Role of cytochrome P4502E1 in retinol's attenuation of carbon tetrachloride-induced hepatotoxicity in the Swiss Webster mouse.

In the mouse, retinol administration attenuates carbon tetrachloride (CCl4)-induced hepatic injury. We have investigated the role of cytochrome P4502E1 (CYP2E1) in this interaction. Male Swiss Webster mice were administered retinol (75 mg/kg/d) or vehicle for 3 days prior to CCl4 (30 microl/kg, ip). Hepatotoxicity produced by CCl4 was assessed by plasma alanine aminotransferase (ALT) activity and light microscopy (ALT activity of 1391+/-430 vs. 274+/-92 IU/L for vehicle + CCl4 and retinol + CCl4 treatments respectively, p < 0.05). Retinol's attenuation of liver injury was maintained when CCl4 was administered 48 h after the conclusion of the retinol pretreatment.

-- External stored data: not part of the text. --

--- src/verilog/simd_lane_compare.sv ---
`timescale 1ns/1ns
// Lane comparator and min/max select, fed by the adder difference
// Valid only while the adder subtracts b from a
`include "simd_alu_defs.svh"

module simd_lane_compare
  import simd_lane_pkg::*;
(
  input  simd_word_t operand_a_i,
  input  simd_word_t operand_b_i,
  input  lane_sum_t  lane_sum_i,
  input  logic       signed_i,
  input  logic       width8_i,
  input  logic       cmp_less_i,
  input  logic       cmp_equal_i,
  input  logic       cmp_invert_i,
  output simd_word_t cmp_o,
  output simd_word_t minmax_o
);

  byte_flags_t eq_byte;
  byte_flags_t less_byte;
  byte_flags_t eq_lane;
  byte_flags_t less_lane;
  byte_flags_t mask;

  ////////////////////////////////////////////////////////////
  // Per-byte flags
  ////////////////////////////////////////////////////////////
  always_comb begin
    for (int i = 0; i < `SIMD_NBYTES; i++) begin
      eq_byte[i] = (lane_sum_i[i][7:0] == 8'h00);
      // Differing signs decide from a alone
      if (operand_a_i[8*i+7] ^ operand_b_i[8*i+7]) begin
        less_byte[i] = ~(operand_a_i[8*i+7] ^ signed_i);
      end else begin
        less_byte[i] = lane_sum_i[i][8];
      end
    end
  end

  // Halfword lanes: both bytes equal, less from the top byte
  assign eq_lane   = width8_i ? eq_byte : {{2{&eq_byte[3:2]}}, {2{&eq_byte[1:0]}}};
  assign less_lane = width8_i ? less_byte : {{2{less_byte[3]}}, {2{less_byte[1]}}};

  assign mask = ((less_lane & {`SIMD_NBYTES{cmp_less_i}}) |
                 (eq_lane & {`SIMD_NBYTES{cmp_equal_i}})) ^ {`SIMD_NBYTES{cmp_invert_i}};

  // Widen the mask and pick per byte
  always_comb begin
    for (int i = 0; i < `SIMD_NBYTES; i++) begin
      cmp_o[8*i +: 8]    = {8{mask[i]}};
      minmax_o[8*i +: 8] = mask[i] ? operand_a_i[8*i +: 8] : operand_b_i[8*i +: 8];
    end
  end

endmodule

Aniline hydroxylation activity, an indicator of CYP2E1 catalytic activity, determined on day 4 was 33.8% of untreated control in vehicle + CCl4 treatments while the retinol + CCl4 treatment group was 94.2% of untreated control. Additionally, CYP2E1 immunoreactive protein was 78% lower in vehicle + CCl4 vs. retinol + CCl4 treatment groups. Attenuation of potentiated hepatotoxicity was also observed when CYP2E1 was induced by acetone (ALT activity of 3119+/-1066 vs. 247+/-77 IU/L for vehicle and retinol treatments respectively, p < 0.05). In the mouse, retinol itself does not alter constitutive or inducible CYP2E1 expression. However, in combination with CCl4 retinol does reduce the amount of CCl4 bioactivated to its toxic metabolite. We conclude that retinol attenuates CCl4-induced hepatotoxicity by causing a decrease in CCl4 bioactivation but does not cause a decrease in CYP2E1 expression.